Mighty Ninety Airmen save lives

From the left, Capt. Daniel Cook, 90th Operations Support Squadron; Maj. Thomas Perry, 320th Missile Squadron; Staff Sgt. Jennifer Cornett, 321st Missile Squadron; along with Capts. Bennett Johnson and Joshua Wenta, 321st MS, sit in front of the 90th Operations Group’s sign, July 15, 2015. These Airmen rescued five people in the previous month while on a TDY in Florida. (U.S. Air Force photo by Airman 1st Class Malcolm Mayfield)

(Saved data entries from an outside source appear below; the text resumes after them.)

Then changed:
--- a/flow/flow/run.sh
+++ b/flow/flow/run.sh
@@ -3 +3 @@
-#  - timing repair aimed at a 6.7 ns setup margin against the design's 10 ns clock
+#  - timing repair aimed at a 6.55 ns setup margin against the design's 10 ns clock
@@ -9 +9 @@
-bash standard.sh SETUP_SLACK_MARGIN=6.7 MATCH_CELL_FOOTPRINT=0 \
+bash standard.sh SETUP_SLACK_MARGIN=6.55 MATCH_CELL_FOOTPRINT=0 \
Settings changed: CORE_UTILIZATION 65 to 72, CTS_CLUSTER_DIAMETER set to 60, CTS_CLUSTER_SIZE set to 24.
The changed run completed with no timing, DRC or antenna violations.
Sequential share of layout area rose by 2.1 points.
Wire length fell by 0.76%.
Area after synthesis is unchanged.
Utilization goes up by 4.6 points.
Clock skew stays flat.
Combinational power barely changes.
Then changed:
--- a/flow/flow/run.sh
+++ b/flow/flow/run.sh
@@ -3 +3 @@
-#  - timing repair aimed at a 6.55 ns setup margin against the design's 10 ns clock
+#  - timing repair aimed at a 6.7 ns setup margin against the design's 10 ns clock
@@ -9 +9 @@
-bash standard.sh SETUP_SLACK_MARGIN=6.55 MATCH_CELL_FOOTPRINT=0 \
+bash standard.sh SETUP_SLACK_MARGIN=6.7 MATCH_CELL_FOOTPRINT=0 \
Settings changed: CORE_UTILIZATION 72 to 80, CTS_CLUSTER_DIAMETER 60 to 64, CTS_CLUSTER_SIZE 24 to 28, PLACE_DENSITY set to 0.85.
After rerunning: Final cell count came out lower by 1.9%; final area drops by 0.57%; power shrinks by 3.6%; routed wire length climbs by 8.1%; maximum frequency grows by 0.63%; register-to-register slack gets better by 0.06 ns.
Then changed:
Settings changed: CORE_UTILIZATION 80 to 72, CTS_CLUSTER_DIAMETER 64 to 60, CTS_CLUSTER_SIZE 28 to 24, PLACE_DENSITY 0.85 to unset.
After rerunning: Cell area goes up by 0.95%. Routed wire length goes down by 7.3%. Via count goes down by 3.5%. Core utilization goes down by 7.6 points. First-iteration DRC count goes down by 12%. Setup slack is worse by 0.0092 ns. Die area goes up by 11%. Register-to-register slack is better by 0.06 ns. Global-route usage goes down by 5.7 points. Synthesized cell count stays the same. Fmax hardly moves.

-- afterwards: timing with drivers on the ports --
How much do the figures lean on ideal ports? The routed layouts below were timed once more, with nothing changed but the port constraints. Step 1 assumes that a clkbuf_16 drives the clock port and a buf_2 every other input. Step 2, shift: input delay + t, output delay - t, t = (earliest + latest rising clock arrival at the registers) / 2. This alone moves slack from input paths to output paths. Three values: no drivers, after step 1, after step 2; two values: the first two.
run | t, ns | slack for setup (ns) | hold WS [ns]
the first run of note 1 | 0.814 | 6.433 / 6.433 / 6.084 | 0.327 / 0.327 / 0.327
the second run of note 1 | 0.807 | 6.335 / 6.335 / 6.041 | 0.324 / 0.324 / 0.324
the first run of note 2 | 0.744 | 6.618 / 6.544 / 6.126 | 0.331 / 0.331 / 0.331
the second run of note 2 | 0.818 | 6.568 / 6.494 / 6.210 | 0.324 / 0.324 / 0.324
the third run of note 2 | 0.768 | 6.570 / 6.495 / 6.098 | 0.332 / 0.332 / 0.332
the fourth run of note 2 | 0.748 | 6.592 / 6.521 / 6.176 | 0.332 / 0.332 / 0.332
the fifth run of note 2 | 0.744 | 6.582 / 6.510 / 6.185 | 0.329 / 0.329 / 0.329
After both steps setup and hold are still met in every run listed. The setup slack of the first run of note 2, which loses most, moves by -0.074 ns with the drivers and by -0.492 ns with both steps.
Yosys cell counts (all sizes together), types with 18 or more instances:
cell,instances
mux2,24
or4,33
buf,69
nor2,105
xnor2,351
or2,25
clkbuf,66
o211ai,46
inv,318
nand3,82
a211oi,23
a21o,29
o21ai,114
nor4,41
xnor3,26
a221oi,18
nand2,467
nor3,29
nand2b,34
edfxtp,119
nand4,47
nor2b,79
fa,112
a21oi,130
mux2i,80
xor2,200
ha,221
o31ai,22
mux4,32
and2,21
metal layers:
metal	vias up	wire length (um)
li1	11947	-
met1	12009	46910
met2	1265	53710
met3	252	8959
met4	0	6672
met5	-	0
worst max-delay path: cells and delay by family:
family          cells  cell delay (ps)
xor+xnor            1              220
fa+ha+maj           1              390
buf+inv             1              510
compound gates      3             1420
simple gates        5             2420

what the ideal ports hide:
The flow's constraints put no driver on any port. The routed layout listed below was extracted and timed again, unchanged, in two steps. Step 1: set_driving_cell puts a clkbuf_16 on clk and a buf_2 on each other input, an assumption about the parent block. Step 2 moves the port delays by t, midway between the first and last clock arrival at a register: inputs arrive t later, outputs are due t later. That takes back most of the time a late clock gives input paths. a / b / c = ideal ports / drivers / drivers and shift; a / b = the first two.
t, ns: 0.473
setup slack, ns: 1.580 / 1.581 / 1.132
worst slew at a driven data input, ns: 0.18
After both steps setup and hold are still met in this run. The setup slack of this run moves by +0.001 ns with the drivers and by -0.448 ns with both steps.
Background: an optimization exercise with open tools, aiming at small area, a short achievable clock period and few clock cycles. Do not read the settings as production practice. Only simulation tests tie the RTL to the original design; equivalence was not proved.

==> module mx_lane, before the edit <==
module mx_lane (
    input  wire               clk,
    input  wire [31:0]        x,       
    input  wire [1:0]         el2,     
    input  wire signed [10:0] mk2,     
    input  wire signed [10:0] tn2,
    input  wire signed [10:0] ts2,
    input  wire [1:0]         el3,     
    input  wire [2:0]         rnd3,    
    input  wire [15:0]        u,       
    output reg  [7:0]         code,    
    output reg                f_sat    
);
    reg [31:0] p1_x;
    always @(posedge clk) p1_x <= x;
    wire        s    = p1_x[31];
    wire        inf  = p1_x[30:23] == 8'hFF;
    wire        sub  = p1_x[30:23] == 8'h00;
    wire [22:0] fm   = inf ? 23'h7F_FFFF : p1_x[22:0];
    wire [23:0] raw  = {!sub, fm};
    wire [7:0]  ee   = sub ? 8'd1 : inf ? 8'hFE : p1_x[30:23];
    reg [4:0] lz, tz;    
    integer i;
    always @(*) begin
        lz = 5'd0;
        for (i = 0; i < 23; i = i + 1)
            if (p1_x[i]) lz = i[4:0];
        tz = 5'd0;
        for (i = 23; i >= 0; i = i - 1)
            if (raw[i]) tz = i[4:0];
    end
    reg [1:0] mb2;
    always @(*) begin
        case (el2)
            2'd0:    mb2 = 2'd3;
            2'd1:    mb2 = 2'd2;
            2'd2:    mb2 = 2'd1;
            default: mb2 = 2'd0;
        endcase
    end
    wire signed [10:0] tc   = mk2 - $signed({3'd0, ee});
    wire        [4:0]  pr   = sub ? lz : 5'd23;
    wire signed [10:0] pc   = $signed({6'd0, pr}) - $signed({9'd0, mb2});
    wire               nrm  = el2 != 2'd3 && (sub ? $signed({6'd0, lz}) > ts2 : $signed({3'd0, ee}) > tn2);
    wire               far  = !nrm && tc[10:6] != 5'd0;     
    wire [5:0]         rs   = nrm ? pc[5:0] : tc[5:0];
    wire [39:0]        w    = far ? 40'd0 : {raw, 16'd0} >> rs;
    wire [5:0]         tzq  = {1'b0, tz} + 6'd16;
    wire               nz   = !sub || p1_x[22:0] != 23'd0;
    wire               stk  = nz && (far || (nrm ? pc[5:0] > tzq : tc[5:0] > tzq));
    wire signed [10:0] d    = pc - tc;
    reg        p2_s, p2_inf, p2_stk;
    reg [7:0]  p2_rq;
    reg [15:0] p2_d;
    reg [4:0]  p2_base;
    always @(posedge clk) begin
        p2_s    <= s;
        p2_inf  <= inf;
        p2_stk  <= stk;
        p2_rq   <= w[23:16];
        p2_d    <= w[15:0];
        p2_base <= nrm ? d[4:0] : 5'd0;
    end
    wire        half    = p2_d[15];
    wire        below   = (|p2_d[14:0]) | p2_stk;
    wire        inexact = half | below;
    wire [16:0] dsum    = {1'b0, p2_d} + {1'b0, u};
    reg up;
    always @(*) begin
        case (rnd3)
            3'd0: up = half & (below | p2_rq[0]);
            3'd1: up = half;
            3'd2: up = 1'b0;
            3'd3: up = inexact & ~p2_s;
            3'd4: up = inexact & p2_s;
            3'd5: up = dsum[16];
            default: up = 1'b0;
        endcase
    end
    wire       is_int = el3 == 2'd3;
    reg  [7:0] bs, sgnb;
    always @(*) begin
        case (el3)
            2'd0:    begin bs = {p2_base, 3'd0};       sgnb = {p2_s, 7'd0}; end
            2'd1:    begin bs = {1'b0, p2_base, 2'd0}; sgnb = {p2_s, 7'd0}; end
            2'd2:    begin bs = {2'b0, p2_base, 1'd0}; sgnb = {4'd0, p2_s, 3'd0}; end
            default: begin bs = 8'd0;                  sgnb = 8'd0; end
        endcase
    end
    wire       neg = is_int & p2_s;
    wire [8:0] sum = {1'b0, neg ? ~p2_rq : p2_rq} + {1'b0, bs} + {8'd0, up ^ neg};
    reg ovf;
    always @(*) begin
        case (el3)
            2'd0:    ovf = sum > 9'h07E;
            2'd1:    ovf = sum > 9'h07B;
            default: ovf = sum > 9'h007;
        endcase
    end
    wire [7:0] maxbits = (el3 == 2'd0) ? 8'h7E : (el3 == 2'd1) ? 8'h7B : 8'h07;
    always @(*) begin
        f_sat = p2_inf;
        if (is_int) begin
            if (!p2_s && up && p2_rq[6:0] == 7'h7F) begin code = 8'h7F; f_sat = 1'b1; end
            else                                          code = sum[7:0];
        end else if (ovf) begin
            code = sgnb | maxbits; f_sat = 1'b1;
        end else begin
            code = sgnb | sum[7:0];
        end
    end
endmodule
Settings: LEC_CHECK=0, CAP_MARGIN=50, CORE_MARGIN=2, CORE_UTILIZATION=40, CTS_CLUSTER_DIAMETER=120, CTS_CLUSTER_SIZE=25, SETUP_SLACK_MARGIN=1.5, SLEW_MARGIN=70; clock period 24.0 ns.
standard.sh (not shown) runs the stock make flow with config.mk's settings and CLKGATE_MAP_FILE= SYNTH_SCRIPT=/design/flow/synth_recipe.tcl, a recipe that flattens the netlist after the stock synthesis.
==> flow/flow/run.sh <==
#!/bin/bash
# The standard layout, with the port buffers made from plain buffers
# (sky130_fd_sc_hd__buf_2) instead of the delay buffers buffer_ports picks
# by default. Every input and output port still gets its own buffer.
set -e
export BUFFER_PORTS_ARGS="-buffer_cell sky130_fd_sc_hd__buf_2"
bash standard.sh > standard.log 2>&1
Testbench counts at the start, summed over its fixed seeds: cycles 96,088.
From an optimization exercise on the open Yosys and OpenROAD flow, aimed at small area, a short achievable clock period and few clock cycles per item; shortcuts taken in it are not production practice.
Only simulation tests tie the RTL to the original design; equivalence was not proved.

rev 12:
## shot_unit
module shot_unit (
  input  wire        clk,
  input  wire        rst,
  input  wire        in_valid,
  output wire        in_ready,
  input  wire [7:0]  p00,
  input  wire [7:0]  p10,
  input  wire [7:0]  p01,
  input  wire [7:0]  p11,
  input  wire [5:0]  fx,
  input  wire [5:0]  fy,
  input  wire [15:0] f_pix,
  input  wire [7:0]  nominal,
  input  wire [16:0] s_x,
  input  wire [5:0]  l_x,
  input  wire [4:0]  rank,
  input  wire [3:0]  rho_in,
  input  wire [15:0] gain,
  input  wire [3:0]  state,
  input  wire        blank,
  output wire        out_valid,
  output wire [7:0]  code,
  output wire [3:0]  rho_out,
  output wire        rho_we,
  output wire [31:0] loss,
  output wire        sat,
  output wire        missed,
  output wire        stuck_over
);
Size: roughly 3800 cells after synthesis, ~170 I/O pins, about 37000 um2 of cells after synthesis.
export LEC_CHECK = 0
export ABC_AREA = 1
export CAP_MARGIN = 20
export CORE_MARGIN = 2
export CORE_UTILIZATION = 40
export CTS_BUF_LIST = sky130_fd_sc_hd__clkbuf_8
export CTS_CLUSTER_DIAMETER = 60
export CTS_CLUSTER_SIZE = 20
export SLEW_MARGIN = 20
create_clock -name core_clock -period 300.0 [get_ports {clk}]
standard.sh (not shown) runs the stock make flow with config.mk's settings and CLKGATE_MAP_FILE= SYNTH_SCRIPT=/design/flow/synth_recipe.tcl, a recipe that flattens the netlist after the stock synthesis.
==> flow/flow/run.sh <==
#!/bin/bash
# Layout flow: the standard synthesis, then popt2.py (picks the polarity of
# each full adder, xor, mux and half adder, and swaps cells for complements, so that fewer
# inverters are needed; every register is kept as synthesized), then the standard flow's
# standard layout with sky130_fd_sc_hd__buf_1 as the port buffer.
# Each tool's output goes to a log file of its own in the work folder.
set -euo pipefail
cd "$(dirname "$0")/.."
W=$(pwd)
R=$W/orfs/results/${FLOW_PLATFORM:-sky130hd}/shot_unit/base
bash standard.sh synth > synth.log 2>&1
cp "$R/1_2_yosys.v" "$R/1_2_yosys_std.v"
python3 flow/popt2.py "$R/1_2_yosys_std.v" "$R/1_2_yosys.v" > popt.log 2>&1
BUFFER_PORTS_ARGS="-buffer_cell sky130_fd_sc_hd__buf_1" bash standard.sh finish > layout.log 2>&1
Other scripts of this flow, unchanged in this note and not shown: flow/flow/popt2.py
Testbench counts of rev 12, summed over its fixed seeds: cycles 24,032, items 24,000.
--- input diff rev 12..rev 13 ---
--- a/flow/design.v
+++ b/flow/design.v
@@ -21,50 +21,53 @@
   output wire        out_valid,
   output wire [7:0]  code,
   output wire [3:0]  rho_out,
   output wire        rho_we,
   output wire [31:0] loss,
   output wire        sat,
   output wire        missed,
   output wire        stuck_over
 );
   assign in_ready = 1'b1;
-  wire live_in = (state == 4'd0) && (gain >= 16'h0400) && (gain <= 16'h7800);
   reg [7:0]  p00_q, p10_q, p01_q, p11_q;
   reg [5:0]  fx_q, fy_q;
   reg [15:0] f_q;
   reg [7:0]  n_q;
   reg [16:0] s_q;
   reg [5:0]  l_q;
   reg [4:0]  j_q;
   reg [3:0]  rho_q;
-  reg [14:0] g_q;
-  reg        shoot_q, missed_q;
+  reg [15:0] g_q;
+  reg [3:0]  st_q;
+  reg        bl_q;
   reg [3:0] v_q;
   always @(posedge clk) begin
     p00_q <= p00; p10_q <= p10; p01_q <= p01; p11_q <= p11;
     fx_q  <= fx;  fy_q  <= fy;
     f_q   <= f_pix;
     n_q   <= nominal;
     s_q   <= s_x;
     l_q   <= l_x;
     j_q   <= rank;
     rho_q <= rho_in;
-    g_q   <= gain[14:0];
-    shoot_q  <= live_in && !blank;
-    missed_q <= live_in && blank;
+    g_q   <= gain;
+    st_q  <= state;
+    bl_q  <= blank;
   end
   always @(posedge clk) begin
     if (rst) v_q <= 4'd0;
     else     v_q <= {v_q[2:0], in_valid};
   end
   assign out_valid = v_q[3];
+  wire live1   = (st_q == 4'd0) && (g_q >= 16'h0400) && (g_q <= 16'h7800);
+  wire shoot1  = live1 && !bl_q;
+  wire missed1 = live1 && bl_q;
   wire n0 = fx_q[0] ? p10_q[0] : p00_q[0];
   wire n1 = fx_q[0] ? p10_q[1] : p00_q[1];
   wire n2 = fx_q[0] ? p10_q[2] : p00_q[2];
   wire n3 = fx_q[0] ? p10_q[3] : p00_q[3];
   wire n4 = fx_q[0] ? p10_q[4] : p00_q[4];
   wire n5 = fx_q[0] ? p10_q[5] : p00_q[5];
   wire n6 = fx_q[0] ? p10_q[6] : p00_q[6];
   wire n7 = fx_q[0] ? p10_q[7] : p00_q[7];
   wire n8 = fx_q[1] ? p10_q[0] : p00_q[0];
   wire n9 = fx_q[1] ? p10_q[1] : p00_q[1];
@@ -2929,21 +2932,21 @@
   wire n2868 = n2795 & n2866;
   wire n2869 = n2797 ^ n2868;
   wire n2870 = n2797 & n2868;
   wire n2871 = n2799 ^ n2870;
   wire n2872 = n2799 & n2870;
   wire n2873 = n2863 | n2865;
   wire n2874 = n2873 | n2867;
   wire n2875 = n2874 | n2869;
   wire n2876 = n2875 | n2871;
   wire n2877 = ~n2876;
-  wire n2878 = n2877 & shoot_q;
+  wire n2878 = n2877 & shoot1;
   wire n2879 = n2829 ^ n2648;
   wire n2880 = n2829 & n2648;
   wire n2881 = n2831 ^ n2650 ^ n2880;
   wire n2882 = (n2831 & n2650) | (n2831 & n2880) | (n2650 & n2880);
   wire n2883 = n2833 ^ n2652 ^ n2882;
   wire n2884 = (n2833 & n2652) | (n2833 & n2882) | (n2652 & n2882);
   wire n2885 = n2835 ^ n2654 ^ n2884;
   wire n2886 = (n2835 & n2654) | (n2835 & n2884) | (n2654 & n2884);
   wire n2887 = n2837 ^ n2656 ^ n2886;
   wire n2888 = (n2837 & n2656) | (n2837 & n2886) | (n2656 & n2886);
@@ -4510,22 +4513,22 @@
     c1_G[5] <= g_q[5];
     c1_G[6] <= g_q[6];
     c1_G[7] <= g_q[7];
     c1_G[8] <= g_q[8];
     c1_G[9] <= g_q[9];
     c1_G[10] <= g_q[10];
     c1_G[11] <= g_q[11];
     c1_G[12] <= g_q[12];
     c1_G[13] <= g_q[13];
     c1_G[14] <= g_q[14];
-    c1_f[0] <= shoot_q;
-    c1_f[1] <= missed_q;
+    c1_f[0] <= shoot1;
+    c1_f[1] <= missed1;
     c1_f[2] <= n2878;
     c2_w[0] <= n3370;
     c2_w[1] <= n3372;
     c2_w[2] <= n3374;
     c2_w[3] <= n3376;
     c2_w[4] <= n3378;
     c2_w[5] <= n3380;
     c2_w[6] <= n3382;
     c2_w[7] <= n3384;
     c2_w[8] <= n3386;
Results
Compared with rev 12, total cell area at the placement stage in rev 13 increased slightly. Per the comparison of rev 13 with rev 12, area taken by flip-flops and latches now larger; clock tree buffer count of the final layout shrank by 6.7%. met2 capacity usage during global routing of rev 12 is on par with rev 13. Rev 13 vs rev 12 — global-route wire length before repair rose 0.72%. The fraction of standard cell area in multi-input logic in rev 13 was lower than what rev 12 gave. Re minimum clock period after layout: rev 13 is 14 ps down on rev 12. Rev 12 -> rev 13: via count flat. The global-route usage of rev 12 and that of rev 13 are within noise of each other. Rev 13 against rev 12; routed wire length is up slightly.
Testbench counts of rev 13, summed over its fixed seeds: cycles 24,032, items 24,000.

-- afterwards: timing with drivers on the ports --
Ports are ideal in the flow. The routed layouts listed here were re-timed in OpenROAD.
Step 1 assumes that a clkbuf_16 drives the clock port and a buf_2 every other input.
Step 2 moves the port delays by t, midway between the first and last clock arrival at a register: inputs arrive t later, outputs are due t later. That takes back most of the time a late clock gives input paths.
Three values: ideal ports, drivers, drivers and shift; two values: the first two.
| run | t (ns) | setup WS [ns] | hold WS [ns] | clock arrival spread, ns | pins driven straight from the clock port |
|---|---|---|---|---|---|
| rev 12 | 0.743 | 238.658 / 238.591 / 238.906 | 0.330 / 0.330 / 0.330 | 0.059 / 0.058 | 1 |
| rev 13 | 0.770 | 238.672 / 238.604 / 239.373 | 0.320 / 0.320 / 0.320 | 0.038 / 0.039 | 1 |
After both steps setup and hold are still met in every run listed.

From the left, Capt. Daniel Cook, 90th Operations Support Squadron; Maj. Thomas Perry, 320th Missile Squadron; Staff Sgt. Jennifer Cornett, 321st Missile Squadron; along with Capts. Bennett Johnson and Joshua Wenta, 321st MS, sit in front of the 90th Operations Group’s sign, July 15, 2015. These Airmen rescued five people in the previous month while on a TDY in Florida. (U.S. Air Force photo by Airman 1st Class Malcolm Mayfield)

F.E. WARREN AIR FORCE BASE, Wyo. -- On June 16, Airmen from the 90th Operations Group were taking a break from training, soaking up the sun and enjoying the warm gulf waters of Fort Walton Beach on the Florida panhandle.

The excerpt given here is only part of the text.